* [Assigned task] Word for word, set down every line of the entries below from the line with "11,200 um2 |" to the line with "clock inverters,7,58.8,0.465", including both, and no other line.

* [Information given]

<file path="src/logic/rv32_pkg.sv">
`default_nettype none

package rv32_pkg;

    // ========================================
    // Widths and basic types
    // ========================================
    localparam int unsigned XLEN       = 32;
    localparam int unsigned REG_ADDR_W = 5;
    localparam int unsigned SHAMT_W    = 5;

    typedef logic [XLEN-1:0]       word_t;
    typedef logic [31:0]           instr_t;
    typedef logic [REG_ADDR_W-1:0] reg_addr_t;

    // ALU operations, register and immediate forms share these
    typedef enum logic [3:0] {
        ALU_ADD,
        ALU_SUB,
        ALU_AND,
        ALU_OR,
        ALU_XOR,
        ALU_SLT,
        ALU_SLTU,
        ALU_SLL,
        ALU_SRL,
        ALU_SRA
    } alu_op_e;

    // Instruction classes the core executes
    typedef enum logic [2:0] {
        OPC_NOP,
        OPC_OP,
        OPC_OP_IMM,
        OPC_LUI,
        OPC_LOAD,
        OPC_STORE
    } opcode_e;

    // ========================================
    // Encodings
    // ========================================
    localparam logic [6:0] OPCODE_OP     = 7'b0110011;
    localparam logic [6:0] OPCODE_OP_IMM = 7'b0010011;
    localparam logic [6:0] OPCODE_LUI    = 7'b0110111;
    localparam logic [6:0] OPCODE_LOAD   = 7'b0000011;
    localparam logic [6:0] OPCODE_STORE  = 7'b0100011;

    localparam logic [2:0] F3_ADD_SUB = 3'b000;
    localparam logic [2:0] F3_SLL     = 3'b001;
    localparam logic [2:0] F3_SLT     = 3'b010;
    localparam logic [2:0] F3_SLTU    = 3'b011;
    localparam logic [2:0] F3_XOR     = 3'b100;
    localparam logic [2:0] F3_SRL_SRA = 3'b101;
    localparam logic [2:0] F3_OR      = 3'b110;
    localparam logic [2:0] F3_AND     = 3'b111;

    // ADDI x0, x0, 0
    localparam instr_t NOP_INSTR = 32'h0000_0013;
    localparam word_t  RESET_PC  = '0;

    // ========================================
    // Records between stages
    // ========================================
    // Address is a word address
    typedef struct packed {
        logic  en;
        word_t addr;
        word_t data;
    } mem_write_t;

    typedef struct packed {
        logic      valid;
        opcode_e   opcode;
        alu_op_e   alu_op;
        word_t     op_a;
        word_t     op_b;
        word_t     store_data;
        word_t     imm;
        reg_addr_t rd;
    } ex_ctrl_t;

    typedef struct packed {
        logic      valid;
        opcode_e   opcode;
        reg_addr_t rd;
        word_t     alu_result;
        word_t     imm;
    } ex_result_t;

    typedef struct packed {
        logic      en;
        reg_addr_t rd;
        word_t     value;
    } rf_write_t;

endpackage

`default_nettype wire

</file>
<file path="src/logic/rv32_alu.sv">
`timescale 1ns/100ps
`default_nettype none

module rv32_alu (
    input  rv32_pkg::ex_ctrl_t   ex_ctrl,
    input  logic                 clk,
    input  logic                 rst_n,
    output rv32_pkg::ex_result_t result,
    output rv32_pkg::word_t      addr
);

    rv32_pkg::word_t alu_out;
    logic [rv32_pkg::SHAMT_W-1:0] sh;

    // Shifts use the low five bits of operand b
    assign sh = ex_ctrl.op_b[rv32_pkg::SHAMT_W-1:0];

    always_comb begin
        case (ex_ctrl.alu_op)
            rv32_pkg::ALU_SUB:  alu_out = ex_ctrl.op_a - ex_ctrl.op_b;
            rv32_pkg::ALU_AND:  alu_out = ex_ctrl.op_a & ex_ctrl.op_b;
            rv32_pkg::ALU_OR:   alu_out = ex_ctrl.op_a | ex_ctrl.op_b;
            rv32_pkg::ALU_XOR:  alu_out = ex_ctrl.op_a ^ ex_ctrl.op_b;
            rv32_pkg::ALU_SLT:  alu_out = {31'b0, $signed(ex_ctrl.op_a) < $signed(ex_ctrl.op_b)};
            rv32_pkg::ALU_SLTU: alu_out = {31'b0, ex_ctrl.op_a < ex_ctrl.op_b};
            rv32_pkg::ALU_SLL:  alu_out = ex_ctrl.op_a << sh;
            rv32_pkg::ALU_SRL:  alu_out = ex_ctrl.op_a >> sh;
            rv32_pkg::ALU_SRA:  alu_out = $unsigned($signed(ex_ctrl.op_a) >>> sh);
            // ADD, also the load and store address
            default:            alu_out = ex_ctrl.op_a + ex_ctrl.op_b;
        endcase
    end

    // Data RAM address goes out in the same cycle
    assign addr = alu_out;

    // Result record, control part
    always_ff @(posedge clk) begin
        if (!rst_n) begin
            result.valid  <= 1'b0;
            result.opcode <= rv32_pkg::OPC_NOP;
        end else begin
            result.valid  <= ex_ctrl.valid;
            result.opcode <= ex_ctrl.opcode;
        end
    end

    always_ff @(posedge clk) begin
        result.rd         <= ex_ctrl.rd;
        result.alu_result <= alu_out;
        result.imm        <= ex_ctrl.imm;
    end

endmodule

`default_nettype wire

</file>
<file path="config.mk">
export PLATFORM = sky130hd
export DESIGN_NAME = rv32_alu
export DESIGN_NICKNAME = d
export VERILOG_FILES = /design/src/logic/rv32_pkg.sv /design/src/logic/rv32_alu.sv
export SDC_FILE = /design/constraint.sdc
export NUM_CORES = 1
export LEC_CHECK = 0
export ABC_AREA = 1
export BUFFER_PORTS_ARGS = -buffer_cell sky130_fd_sc_hd__buf_2
export CAP_MARGIN = 20
export CELL_PAD_IN_SITES_DETAIL_PLACEMENT = 1
export CELL_PAD_IN_SITES_GLOBAL_PLACEMENT = 1
export CORE_MARGIN = 4
export CORE_UTILIZATION = 40
export DETAILED_ROUTE_END_ITERATION = 8
export PLACE_DENSITY_LB_ADDON = 0.1
export SYNTH_ARGS = -nofsm -noshare
export SYNTH_HDL_FRONTEND = slang
export SYNTH_SLANG_ARGS = --single-unit
</file>
<file path="constraint.sdc">
create_clock -name clk -period 7.2 [get_ports clk]
set_input_delay 0.72 -clock clk [delete_from_list [all_inputs] [get_ports clk]]
set_output_delay 0.72 -clock clk [all_outputs]
set_load 0.02 [all_outputs]
</file>
### Word level (Yosys, flattened, before mapping)

Cells that the tools add are included.

* equal/unequal tests: 9
* shifts and indexed selects: 3
* add/sub/neg operators: 2
* multiply operators: 0
* multiplexer cells: 1
* $lt $le $gt $ge: 2
* bitwise operators: 3
* reduce and logical (&&, ||, !) cells: 0
* div/mod/pow operators: 0

Operators by type and width (count)
* one-hot mux 32 bit (9 select lines): 1
* < comparator 32 bit: 2
* adder 32 bit: 1
* bitwise AND 32 bit: 1
* bitwise OR 32 bit: 1
* << shifter 32 x 5 -> 32 bit: 1
* >> shifter 32 x 5 -> 32 bit: 1
* >>> shifter 32 x 5 -> 32 bit: 1
* subtractor 32 bit: 1
* bitwise XOR 32 bit: 1
* == test 4 x 3 -> 1 bit, second input constant: 4
* == test 4 x 2 -> 1 bit, second input constant: 2
* == test 4 bit, second input constant: 2
* == test 4 x 1 -> 1 bit, second input constant: 1

* bits in latches: 0
* input bits: 143
* RAM bits: 0
* output and inout bits: 105
* ROM bits: 0
* memories: 0
* bits in registers: 73
* logic and storage cells: 25

### Logic depth before layout (Yosys ltp)

* depth after elaboration: 2
* depth in mapped cells: 18
* mapped depth without buffers: 16

### Worst setup path after synthesis

No wires, ideal clock.

* kind: in2out
* start point: input port ex_ctrl[72] in the netlist's numbering
* end point: output port addr[10]
* arrival time: 2958 ps
* required time: 6480 ps
* stages: 16
* path buffers: 4
* setup slack: 3522 ps
* path through: buf_2 > inv_1 > buf_2 > buf_1 > ha_1 > buf_2 > o21ai_0 > nand2_1 > nand3_1 > nand2_1 > nand2_1 > nand2_1 > nand3_1 > nand2_1 > a21oi_1 > nand3_1

* longest elaborated chain between the ends: 2
* elaborated cells on any way between the ends: 6
* those cells by class: add/sub: 2; shift: 3; mux: 1

RTL lines
* start, declared: line rv32_alu.sv:5 `input rv32_pkg::ex_ctrl_t ex_ctrl,`
* adder 32 bit (tied with other cells): line rv32_alu.sv:30 `default: alu_out = ex_ctrl.op_a + ex_ctrl.op_b;`
* one-hot mux 32 bit (9 select lines) *: line rv32_alu.sv:19 `case (ex_ctrl.alu_op)`
* end, declared: line rv32_alu.sv:9 `output rv32_pkg::word_t addr`

Mark *: on every way between the ends. The rest lies on a longest branch, timed or not.

### Worst setup path in the final report

* start point: input port ex_ctrl[69] in the netlist's numbering
* end point: output port addr[14]

Same word-level chain as after synthesis.

==> out/results.md <==
| Parameter | This run |
| --- | --- |
| Largest registers | result (73) |
| CTS tree | yes |
| Initial Util | 41.1% |
| Average via count per standard cell | 5.94 |
| Number of slew-limit violations in the final report | 0 |
| Max capacitance violation total | 0 |
| Syn nets | 2,296 |
| Fraction of final layout cells with drive strength greater than 1 | 11.8% |
| RSZ-0062 raised after global routing | no |
| Core Area | 27,200 um2 |
| Post-CTS resize count | 0 |
| Clock-pin transition on the worst setup and hold timing paths | 0.08 ns |
| Cell count after synthesis | 2,054 |
| Setup violation total in the final timing report | 0 |
| Final cycle utilization of the critical path | 65.9% |
| Largest family of logic cells by synthesized area | simple AND/OR/NAND/NOR gates |
| H-tree depth reported by CTS | 3 |
| Vias in the first global route | 14,700 |
| Maximum number of pins on one net before global-route repair | 70 |
| GR Util All Layers | 38.1% |
| Post-synthesis mux area share | 0.0896% |
| Clock power frac | 24.5% |
| Cell leakage power | 6.91 nW |
| Number of ports placed on the die boundary | 248 |
| Final net count | 2,442 |
| Final routed wirelength across all metal layers | 61,100 um |
| Total of buffers placed on input and output ports | 215 |
| Global placer's final weighted congestion | 1.02 |
| Largest driver fanout on the critical path | 46 |
| Top cell by count, worst path | sky130_fd_sc_hd__nand2_1 |
| Register with the most flip-flops | result |
| Post-synthesis sequential element count | 73 |
| Sequential cell fraction of total power | 23.4% |
| Wire length of the first global-routing pass | 90,000 um |
| Growth of design area from synthesis to finish | 13.1% |
| Distinct cell type count after synthesis | 42 |
| Portion of the post-synthesis area used by sequential elements | 13.1% |
| Cts bufs inserted | 9 |
| Vertical die dimension | 175 um |
| Rel. slew slack | 21.6% |
| Setup Total Neg Slack | 0 ns |
| Number of rows created at floorplan | 60 |
| Half-perimeter wire length after placement | 50,100 um |
| Die width | 175 um |
| Adder and majority cell fraction of the synthesized area | 11.2% |
| Maximum ir drop on the vdd rail | 140 uV |
| Worst Max-Slew Pin Slew | 1.17 ns |
| Switching power total | 0.000986 W |
| Total die area | 30,700 um2 |
| DRT antenna net count | 0 |
| Power density over the cells | 155 nW/um2 |
| DRC violations left | 0 |
| Series of cell instances along the critical path | buf_2, ha_1, inv_1, fa_1, inv_1, nand3_1, nand3_1, nand2_1, nand2_1, nand2_1, nand2_1, a21oi_1, o21ai_0, nand4_1, buf_2 |
| Design internal power | 0.000970 W |
| Wire per inst | 23.7 um |
| Mean cell area of the mapped netlist | 5.44 um2 |
| GRT Residual Overflow | 0 |
| Status | finished, final reports clean |
| Vias | 15,300 |
| Required time of the worst setup path | 6.48 ns |
| Combinational share of power | 52.1% |
| Sink Count | 73 |
| FMAX | 211 MHz |
| Root Buffer Master | sky130_fd_sc_hd__clkbuf_16 |
| Number of fillers in the final layout | 4,074 |
| Setup crit end kind | primary output |
| Data arrival time of the critical path | 4.03 ns |
| Type of the setup path with the least slack | primary input to primary output |
| Worst Hold Depth | 1 |
| Post-CTS setup buffers | 0 |
| Post-synthesis share of cell area spent on and, or, nand and nor gates | 46.9% |
| Iteration-0 DRC count of the detailed router | 1,731 |
| Final critical-path required period | 4.75 ns |
| Worst setup SP type | primary input |
| Antenna violations before repair | 0 |
| Number of hold buffers added after CTS | 0 |
| Net switching share of the total power | 50.4% |
| Fraction of the core area covered by cells at the end of the flow | 46.5% |
| Diodes inserted | 0 |
| Largest stage delay on the critical path | 0.72 ns |
| Count of TritonRoute iterations in the first routing pass | 5 |
| Number of flip-flops under the largest register name | 73 |
| Slowest cell on crit path | sky130_fd_sc_hd__buf_2 |
| Number of hold violations in the final report | 0 |
| Area of the mapped netlist | 11,200 um2 |
| Hold WC Path Type | primary input to flop |
| Max Root-Sink Buffers | 2 |
| Warnings from Yosys | 0 |
| Post-synthesis compound-gate area fraction | 15.1% |
| Post-Synth XOR/XNOR Area | 0.706% |
[cell type report]
class,instances,area (um2),share of cell area (%)
repair buffers,228,1170,9.29
clock inverters,7,58.8,0.465
inverters,261,982,7.77
multi-input cells,1627,8270,65.4
flip-flops and latches,73,1460,11.6
well taps,372,465,3.68
clock buffers,9,225,1.78
[cells in the mapped netlist]
cell type	instances	area, um2
sky130_fd_sc_hd__o22ai_1	22	138
sky130_fd_sc_hd__nor2_1	152	571
sky130_fd_sc_hd__nand2_1	636	2390
sky130_fd_sc_hd__a221oi_1	2	17.5
sky130_fd_sc_hd__a31oi_1	7	43.8
sky130_fd_sc_hd__and2_1	9	56.3
sky130_fd_sc_hd__o221ai_1	7	61.3
sky130_fd_sc_hd__and3_1	3	18.8
sky130_fd_sc_hd__o21bai_1	13	97.6
sky130_fd_sc_hd__buf_1	14	52.6
sky130_fd_sc_hd__nand4_1	44	275
sky130_fd_sc_hd__nand3b_1	4	30.0
sky130_fd_sc_hd__fa_1	2	40.0
sky130_fd_sc_hd__a21boi_0	1	7.51
sky130_fd_sc_hd__inv_1	253	950
sky130_fd_sc_hd__nor2_4	2	22.5
sky130_fd_sc_hd__nor2_2	4	25.0
sky130_fd_sc_hd__nor3_1	20	100
sky130_fd_sc_hd__buf_2	58	290
sky130_fd_sc_hd__nor3_2	1	10.0
sky130_fd_sc_hd__a21o_1	1	7.51
sky130_fd_sc_hd__a21oi_1	114	571
sky130_fd_sc_hd__o21ai_1	6	30.0
sky130_fd_sc_hd__a211oi_1	8	60.1
sky130_fd_sc_hd__dfxtp_1	73	1460
sky130_fd_sc_hd__clkbuf_1	13	48.8
sky130_fd_sc_hd__o21a_1	7	52.6
sky130_fd_sc_hd__o21ai_0	88	440
sky130_fd_sc_hd__ha_1	97	1210
sky130_fd_sc_hd__inv_4	1	6.26
sky130_fd_sc_hd__nor4_1	4	25.0
sky130_fd_sc_hd__o211ai_1	19	143
sky130_fd_sc_hd__a21boi_1	1	7.51
sky130_fd_sc_hd__inv_2	6	22.5
sky130_fd_sc_hd__xor2_1	9	78.8
sky130_fd_sc_hd__buf_6	2	22.5
sky130_fd_sc_hd__buf_4	6	45.0
sky130_fd_sc_hd__o211ai_2	1	12.5
sky130_fd_sc_hd__nand3_1	341	1710
sky130_fd_sc_hd__clkinv_1	1	3.75
sky130_fd_sc_hd__mux2i_1	1	10.0
sky130_fd_sc_hd__nand2_2	1	6.26
[layout by cell type (no fill, tap or decap), types with 5 or more instances in the layout]
cell | Yosys | final
sky130_fd_sc_hd__a21oi_1 | 114 | 114
sky130_fd_sc_hd__nor3_1 | 20 | 20
sky130_fd_sc_hd__a211oi_1 | 8 | 8
sky130_fd_sc_hd__inv_1 | 253 | 252
sky130_fd_sc_hd__nand3_1 | 341 | 341
sky130_fd_sc_hd__xor2_1 | 9 | 9
sky130_fd_sc_hd__ha_1 | 97 | 97
sky130_fd_sc_hd__nand2_1 | 636 | 635
sky130_fd_sc_hd__a31oi_1 | 7 | 7
sky130_fd_sc_hd__nor2_1 | 152 | 152
sky130_fd_sc_hd__o221ai_1 | 7 | 7
sky130_fd_sc_hd__o21bai_1 | 13 | 13
sky130_fd_sc_hd__o211ai_1 | 19 | 19
sky130_fd_sc_hd__nand4_1 | 44 | 44
sky130_fd_sc_hd__and2_1 | 9 | 9
sky130_fd_sc_hd__clkbuf_16 | 0 | 9
sky130_fd_sc_hd__o21ai_0 | 88 | 88
sky130_fd_sc_hd__o21ai_1 | 6 | 6
sky130_fd_sc_hd__buf_4 | 6 | 13
sky130_fd_sc_hd__o21a_1 | 7 | 7
sky130_fd_sc_hd__inv_6 | 0 | 5
sky130_fd_sc_hd__buf_2 | 58 | 215
sky130_fd_sc_hd__o22ai_1 | 22 | 22
sky130_fd_sc_hd__dfxtp_1 | 73 | 73
sky130_fd_sc_hd__inv_2 | 6 | 6
[worst max-delay path: cells and delay by family]
family | cells | cell delay (ns)
AOI/OAI and AO/OA | 2 | 0.22
buffers and inverters | 4 | 1.18
and+or+nand+nor | 7 | 1.11
adders and majority gates | 2 | 0.81
[worst paths after layout]
path	from	to	slack, ns
max	ex_ctrl[69]	addr[14]	2.45
min	ex_ctrl[6]	result[1]	0.46
[cells by family (layout without fill, tap and decap cells)]
kind of cell,Yosys count,after routing
DFF,73,73
and+or+nand+nor,1221,1221
xor gates and xnor gates,9,9
muxes,1,1
AOI/OAI and AO/OA,297,297
adders and majority gates,99,99
buffers and inverters,354,505
[per-layer routing]
layer,up-vias,wire length (um),track usage (%)
li1,7027,-,-
met1,7326,25100,50.5
met2,806,27400,61.2
met3,149,5580,6.21
met4,0,2990,16.2
met5,-,0,0
[per-stage QoR]
stage	hold slack (ns)	setup slack, ns	cell area (um2)	instances	total power, W
finish	0.457	2.45	12600	2577	0.00196
global route	0.451	2.25	12600	2577	0.00206
CTS	0.455	2.59	12600	2577	0.00194
detailed placement	0.824	2.60	12400	2561	0.00145
global placement	0.823	2.72	12400	2561	0.00143
floorplan	0.748	3.52	11200	2054	0.00109
[power by group through the flow]
stage	clock network (W)	registers (W)	logic [W]
2_1_floorplan	0	0.000529	0.000564
3_3_place_gp	0	0.000466	0.000965
3_5_place_dp	0	0.000468	0.000987
4_1_cts	0.000484	0.000459	0.000992
5_1_grt	0.000499	0.000464	0.00109
6_report	0.000479	0.000458	0.00102
No activity file was read; power rests on OpenSTA's default activity.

* [Completed exercise]
| Area of the mapped netlist | 11,200 um2 |
| Hold WC Path Type | primary input to flop |
| Max Root-Sink Buffers | 2 |
| Warnings from Yosys | 0 |
| Post-synthesis compound-gate area fraction | 15.1% |
| Post-Synth XOR/XNOR Area | 0.706% |
[cell type report]
class,instances,area (um2),share of cell area (%)
repair buffers,228,1170,9.29
clock inverters,7,58.8,0.465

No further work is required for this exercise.